I was invited to give my views on some new chemistry in European Bioinformatics at a Meeting held by the CICAG group of the Royal Society, held at Burlington House, London.
Peter Murray-Rust set the scene by emphasising the importance for Open Data. He showed some fantastic work on data extraction by OSCAR from theses, where his group had parsed a synthetic chemistry thesis into an interactive graph of a reaction network. He also showed an SVG animation of this graph as a reaction sequence, all automatically generated from an OSCAR run. Peter pointed out in the subsequent discussion that data cannot be copyrighted, which was acknowledged by all publishers in the audience. The reality is different, however, because publisher’s licenses often prevent downloading of more than few articles in a row.
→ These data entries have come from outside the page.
`src/asc_pkg.sv`:
```
// Package with register map, field positions, reset values and timing constants of the converter control.
package asc_pkg;

    // ==========================================================================
    // Register indices; the byte address on the bus is four times the index.
    localparam logic [7:0]  IDX_MODE_CONTROL   = 8'h1c;
    localparam logic [7:0]  IDX_TIMING_CONTROL = 8'h1d;
    localparam logic [7:0]  IDX_RESULT_LOW     = 8'h1e;
    localparam logic [7:0]  IDX_RESULT_HIGH    = 8'h1f;
    localparam logic [7:0]  IDX_POWER_STATE    = 8'h20;
    localparam int          ADDR_W             = 12;

    // ==========================================================================
    // Field positions.
    localparam int          MC_START_BIT       = 7;
    localparam int          MC_MODE_LSB        = 5;
    localparam int          MC_AIN_DIS_BIT     = 4;
    localparam int          TC_LADDER_BIT      = 5;
    localparam int          TC_TIME_LSB        = 1;
    localparam int          RL_DONE_BIT        = 5;
    localparam int          RL_BUSY_BIT        = 4;

    // ==========================================================================
    // Reset values.
    localparam logic [7:0]  MODE_CONTROL_RST   = 8'h10;
    localparam logic [7:0]  TIMING_CONTROL_RST = 8'h00;
    localparam logic [9:0]  RESULT_RST         = 10'h000;

    // ==========================================================================
    // Operating modes.
    typedef enum logic [1:0] {
        ASC_MODE_OFF    = 2'b00,
        ASC_MODE_SOFT   = 2'b01,
        ASC_MODE_RSVD   = 2'b10,
        ASC_MODE_REPEAT = 2'b11
    } asc_mode_t;

    // ==========================================================================
    // Conversion lengths in high-frequency clock cycles.
    localparam logic [10:0] CONV_CYC_39        = 11'h027;
    localparam logic [10:0] CONV_CYC_78        = 11'h04e;
    localparam logic [10:0] CONV_CYC_156       = 11'h09c;
    localparam logic [10:0] CONV_CYC_312       = 11'h138;
    localparam logic [10:0] CONV_CYC_624       = 11'h270;
    localparam logic [10:0] CONV_CYC_1248      = 11'h4e0;

    // ==========================================================================
    // Analog side signals.
    typedef struct packed {
        logic       sample;
        logic [2:0] channel;
        logic       ladder_on;
        logic       input_disable;
    } asc_analog_ctl_t;

endpackage : asc_pkg

```
`src/asc_adc_ctrl.sv`:
```
// Converter control and result block with an AXI4-Lite register slave.
//
// The AXI4-Lite slave port was decided locally.
`timescale 1ns/10ps

// Overview of operation
// RULE1: Ladder connected only during conversion when clear, always when set.
// RULE2: Time code 000,010,011,100,101,110 gives 39,78,156,312,624,1248 clock cycles.
// RULE3: Software writes zero to timing bit 0 and one to bit 4.
// RULE4: Timing register bits 7 and 6 read as undefined.
// RULE5: Standby resets timing register and blocks writes until normal mode.
// RULE6: Software keeps conversion time at or above the analog minimum.
// RULE7: Ten-bit result: upper eight in high register, low two in bits 7..6.
// RULE8: Done flag at bit 5 reads 0 before and during, 1 after conversion.
// RULE9: Reading high result register clears the done flag.
// RULE10: Software reads low result register before the high one.
// RULE11: Busy flag set at start, cleared at finish and on standby.
// RULE12: Low result bits 3..0 return meaningless values.
// RULE13: Software mode: start bit begins one conversion of selected channel.
// RULE14: Completion stores result, sets done flag and raises interrupt together.
// RULE15: Start bit clears itself once the conversion begins.
// RULE16: Software does not set start again during a conversion.
// RULE17: Repeat mode: each completed conversion starts the next one.
// RULE18: Writing mode 00 stops at once and discards the running result.
// RULE19: A new start clears done; old result stays until new completion.
// RULE20: Standby during conversion aborts it and resets both control registers and results.
// RULE21: No automatic restart after standby; ladder disconnected in standby.
// RULE22: Mode 00 disabled, 01 software, 10 reserved, 11 repeat; start at bit 7.
// RULE23: Channel codes 0000 to 0111 select inputs 0 to 7, others reserved.
// RULE24: Software changes channel only while busy reads zero.
// RULE25: Conversion timed by counting selected cycles; completes on expiry.
module asc_adc_ctrl
    import asc_pkg::*;
(
    input  wire logic                  clock,
    input  wire logic                  nrst,
    input  wire logic [ADDR_W-1:0]     s_axi_awaddr,
    input  wire logic                  s_axi_awvalid,
    output logic                       s_axi_awready,
    input  wire logic [31:0]           s_axi_wdata,
    input  wire logic [3:0]            s_axi_wstrb,
    input  wire logic                  s_axi_wvalid,
    output logic                       s_axi_wready,
    output logic [1:0]                 s_axi_bresp,
    output logic                       s_axi_bvalid,
    input  wire logic                  s_axi_bready,
    input  wire logic [ADDR_W-1:0]     s_axi_araddr,
    input  wire logic                  s_axi_arvalid,
    output logic                       s_axi_arready,
    output logic [31:0]                s_axi_rdata,
    output logic [1:0]                 s_axi_rresp,
    output logic                       s_axi_rvalid,
    input  wire logic                  s_axi_rready,
    input  wire logic                  standby_req,
    input  wire logic                  comparator_out,
    input  wire logic [9:0]            sar_code,
    output asc_analog_ctl_t            analog_ctl,
    output logic                       conv_done_irq
);

    // ==========================================================================
    // Declarations.
    typedef enum logic [1:0] {
        ASC_ST_IDLE = 2'b00,
        ASC_ST_CONV = 2'b01,
        ASC_ST_DONE = 2'b10
    } asc_state_t;

    asc_state_t        state_r;
    logic [7:0]        mode_control_r;
    logic [7:0]        timing_control_r;
    logic [9:0]        result_r;
    logic              done_r;
    logic [10:0]       count_r;
    logic [1:0]        stby_sync_r;
    logic [9:0]        code_s1_r;
    logic [9:0]        code_s2_r;
    logic              cmp_s1_r;
    logic              cmp_s2_r;
    logic [3:0]        noise_r;
    logic              aw_held_r;
    logic              w_held_r;
    logic [ADDR_W-1:0] awaddr_r;
    logic [31:0]       wdata_r;
    logic [3:0]        wstrb_r;
    logic              standby;
    logic              wr_go;
    logic              rd_go;
    logic [7:0]        wr_idx;
    logic [7:0]        rd_idx;
    logic              wr_mode;
    logic              wr_time;
    logic              start_now;
    logic              finish_now;
    logic              rd_high;
    asc_mode_t         mode;
    logic [10:0]       conv_len;

    // ==========================================================================
    // Helper functions.
    function automatic logic [10:0] conv_cycles(input logic [2:0] code);
        case (code)
            3'b000:  conv_cycles = CONV_CYC_39;
            3'b010:  conv_cycles = CONV_CYC_78;
            3'b011:  conv_cycles = CONV_CYC_156;
            3'b100:  conv_cycles = CONV_CYC_312;
            3'b101:  conv_cycles = CONV_CYC_624;
            3'b110:  conv_cycles = CONV_CYC_1248;
            default: conv_cycles = CONV_CYC_1248;
        endcase
    endfunction : conv_cycles

    function automatic logic [7:0] word_index(input logic [ADDR_W-1:0] addr);
        word_index = addr[9:2];
    endfunction : word_index

    function automatic logic addr_ok(input logic [ADDR_W-1:0] addr);
        addr_ok = (addr[1:0] == 2'h0) && (addr[ADDR_W-1:10] == 2'h0);
    endfunction : addr_ok

    // ==========================================================================
    // Input synchronisers.
    always_ff @(posedge clock or negedge nrst) begin
        if (!nrst) begin
            stby_sync_r <= 2'h0;
            code_s1_r   <= 10'h000;
            code_s2_r   <= 10'h000;
            cmp_s1_r    <= 1'b0;
            cmp_s2_r    <= 1'b0;
        end else begin
            stby_sync_r <= {stby_sync_r[0], standby_req};
            code_s1_r   <= sar_code;
            code_s2_r   <= code_s1_r;
            cmp_s1_r    <= comparator_out;
            cmp_s2_r    <= cmp_s1_r;
        end
    end

    assign standby = stby_sync_r[1];

    // Free running pattern that fills the meaningless low status bits.
    always_ff @(posedge clock or negedge nrst) begin
        if (!nrst) begin
            noise_r <= 4'h0;
        end else begin
            noise_r <= {noise_r[2:0], cmp_s2_r ^ noise_r[3]}; // RULE12
        end
    end

    // ==========================================================================
    // Bus decode.
    assign wr_go     = aw_held_r && w_held_r && !s_axi_bvalid;
    assign rd_go     = s_axi_arvalid && s_axi_arready;
    assign wr_idx    = word_index(awaddr_r);
    assign rd_idx    = word_index(s_axi_araddr);
    assign wr_mode   = wr_go && addr_ok(awaddr_r) && (wr_idx == IDX_MODE_CONTROL) && wstrb_r[0] && !standby;
    assign wr_time   = wr_go && addr_ok(awaddr_r) && (wr_idx == IDX_TIMING_CONTROL) && wstrb_r[0] && !standby; // RULE5
    assign rd_high   = rd_go && addr_ok(s_axi_araddr) && (rd_idx == IDX_RESULT_HIGH);
    assign mode      = asc_mode_t'(mode_control_r[MC_MODE_LSB +: 2]);
    assign conv_len  = conv_cycles(timing_control_r[TC_TIME_LSB +: 3]); // RULE2
    assign start_now = (state_r != ASC_ST_CONV) && mode_control_r[MC_START_BIT]
                       && ((mode == ASC_MODE_SOFT) || (mode == ASC_MODE_REPEAT)) // RULE13 RULE22
                       && (mode_control_r[3] == 1'b0); // RULE23
    assign finish_now = (state_r == ASC_ST_CONV) && (count_r == 11'h001); // RULE25

    // ==========================================================================
    // AXI4-Lite write channel.
    always_ff @(posedge clock or negedge nrst) begin
        if (!nrst) begin
            aw_held_r     <= 1'b0;
            w_held_r      <= 1'b0;
            awaddr_r      <= '0;
            wdata_r       <= 32'h0000_0000;
            wstrb_r       <= 4'h0;
            s_axi_awready <= 1'b0;
            s_axi_wready  <= 1'b0;
            s_axi_bvalid  <= 1'b0;
            s_axi_bresp   <= 2'h0;
        end else begin
            s_axi_awready <= !aw_held_r && !s_axi_awready && s_axi_awvalid;
            s_axi_wready  <= !w_held_r && !s_axi_wready && s_axi_wvalid;
            if (s_axi_awvalid && s_axi_awready) begin
                aw_held_r <= 1'b1;
                awaddr_r  <= s_axi_awaddr;
            end
            if (s_axi_wvalid && s_axi_wready) begin
                w_held_r <= 1'b1;
                wdata_r  <= s_axi_wdata;
                wstrb_r  <= s_axi_wstrb;
            end
            if (wr_go) begin
                aw_held_r    <= 1'b0;
                w_held_r     <= 1'b0;
                s_axi_bvalid <= 1'b1;
                s_axi_bresp  <= (addr_ok(awaddr_r) && (wr_idx >= IDX_MODE_CONTROL)
                                 && (wr_idx <= IDX_POWER_STATE)) ? 2'h0 : 2'h2;
            end else if (s_axi_bvalid && s_axi_bready) begin
                s_axi_bvalid <= 1'b0;
            end
        end
    end

    // ==========================================================================
    // AXI4-Lite read channel.
    always_ff @(posedge clock or negedge nrst) begin
        if (!nrst) begin
            s_axi_arready <= 1'b0;
            s_axi_rvalid  <= 1'b0;
            s_axi_rdata   <= 32'h0000_0000;
            s_axi_rresp   <= 2'h0;
        end else begin
            s_axi_arready <= !s_axi_arready && !s_axi_rvalid && s_axi_arvalid;
            if (rd_go) begin
                s_axi_rvalid <= 1'b1;
                s_axi_rresp  <= 2'h0;
                s_axi_rdata  <= 32'h0000_0000;
                if (!addr_ok(s_axi_araddr)) begin
                    s_axi_rresp <= 2'h2;
                end else begin
                    case (rd_idx)
                        IDX_MODE_CONTROL:   s_axi_rdata[7:0] <= mode_control_r;
                        IDX_TIMING_CONTROL: s_axi_rdata[7:0] <= {noise_r[1:0], timing_control_r[5:0]}; // RULE4
                        IDX_RESULT_LOW: begin
                            s_axi_rdata[7:0] <= {result_r[1:0], done_r, state_r == ASC_ST_CONV, noise_r}; // RULE7 RULE8 RULE11 RULE12
                        end
                        IDX_RESULT_HIGH:    s_axi_rdata[7:0] <= result_r[9:2]; // RULE7
                        IDX_POWER_STATE:    s_axi_rdata[0]   <= standby;
                        default:            s_axi_rresp      <= 2'h2;
                    endcase
                end
            end else if (s_axi_rvalid && s_axi_rready) begin
                s_axi_rvalid <= 1'b0;
            end
        end
    end

    // ==========================================================================
    // Control registers.
    always_ff @(posedge clock or negedge nrst) begin
        if (!nrst) begin
            mode_control_r <= MODE_CONTROL_RST;
        end else if (standby) begin
            mode_control_r <= MODE_CONTROL_RST; // RULE20 RULE21
        end else if (wr_mode) begin
            mode_control_r <= wdata_r[7:0];
        end else if (start_now) begin
            mode_control_r[MC_START_BIT] <= 1'b0; // RULE15
        end
    end

    always_ff @(posedge clock or negedge nrst) begin
        if (!nrst) begin
            timing_control_r <= TIMING_CONTROL_RST;
        end else if (standby) begin
            timing_control_r <= TIMING_CONTROL_RST; // RULE5 RULE20
        end else if (wr_time) begin
            timing_control_r <= wdata_r[7:0];
        end
    end

    // ==========================================================================
    // Conversion sequencer.
    always_ff @(posedge clock or negedge nrst) begin
        if (!nrst) begin
            state_r <= ASC_ST_IDLE;
            count_r <= 11'h000;
        end else if (standby || (mode == ASC_MODE_OFF)) begin
            state_r <= ASC_ST_IDLE; // RULE18 RULE20 RULE11
            count_r <= 11'h000;
        end else begin
            case (state_r)
                ASC_ST_IDLE, ASC_ST_DONE: begin
                    if (start_now) begin
                        state_r <= ASC_ST_CONV; // RULE11
                        count_r <= conv_len; // RULE25
                    end
                end
                ASC_ST_CONV: begin
                    if (finish_now) begin
                        if (mode == ASC_MODE_REPEAT) begin
                            count_r <= conv_len; // RULE17
                        end else begin
                            state_r <= ASC_ST_DONE;
                            count_r <= 11'h000;
                        end
                    end else begin
                        count_r <= count_r - 11'h001;
                    end
                end
                default: begin
                    state_r <= ASC_ST_IDLE;
                    count_r <= 11'h000;
                end
            endcase
        end
    end

    // ==========================================================================
    // Result, done flag and interrupt.
    always_ff @(posedge clock or negedge nrst) begin
        if (!nrst) begin
            result_r      <= RESULT_RST;
            done_r        <= 1'b0;
            conv_done_irq <= 1'b0;
        end else if (standby) begin
            result_r      <= RESULT_RST; // RULE20
            done_r        <= 1'b0;
            conv_done_irq <= 1'b0;
        end else begin
            conv_done_irq <= 1'b0;
            if (finish_now && (mode != ASC_MODE_OFF)) begin
                result_r      <= code_s2_r; // RULE14 RULE18
                done_r        <= 1'b1; // RULE8 RULE14
                conv_done_irq <= 1'b1; // RULE14
            end else if (start_now || rd_high) begin
                done_r <= 1'b0; // RULE9 RULE19
            end
        end
    end

    // ==========================================================================
    // Analog side control.
    always_ff @(posedge clock or negedge nrst) begin
        if (!nrst) begin
            analog_ctl <= '0;
        end else begin
            analog_ctl.sample        <= (state_r == ASC_ST_CONV) && !standby;
            analog_ctl.channel       <= mode_control_r[2:0];
            analog_ctl.ladder_on     <= !standby && (timing_control_r[TC_LADDER_BIT]
                                        || (state_r == ASC_ST_CONV)); // RULE1 RULE21
            analog_ctl.input_disable <= mode_control_r[MC_AIN_DIS_BIT];
        end
    end

endmodule : asc_adc_ctrl

```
Detection of a robotic download for text mining comes with the danger of the whole university being disconnected. It is unclear to me how robotically parsing papers and extracting data would damage the bushiness model of publishers. It could, of course, lower the number of subscriptions from
Ian RusselL of ALPSP presented on Open Access models and how those of uses by ALPSP members. He pointed out that a lot of long-tail publishers publish only two or three journals, quite in contrast to ACS and RSC, for example. He stated that making profit is good, because it can be reinvested into innovation. I’m not sure if I’ve seen much innovation in the publishing business before the emergence of the Open Access model. He further commented on self-archiving stating that only pre-peer-review manuscripts can be self-archived without permission from the publisher. A librarian in the audience pointed out that duplication of costs by mixed read-pays and author-pays models have significantly increased the libraries expenses and Ian Russell comment was that there are no cost-savings in Open Access. Not sure if this helps. My impression is that it is not in the interest of publishers to resolve this conflict. [Editorial Note after Submission: Ian has replied to this part - See comments. ]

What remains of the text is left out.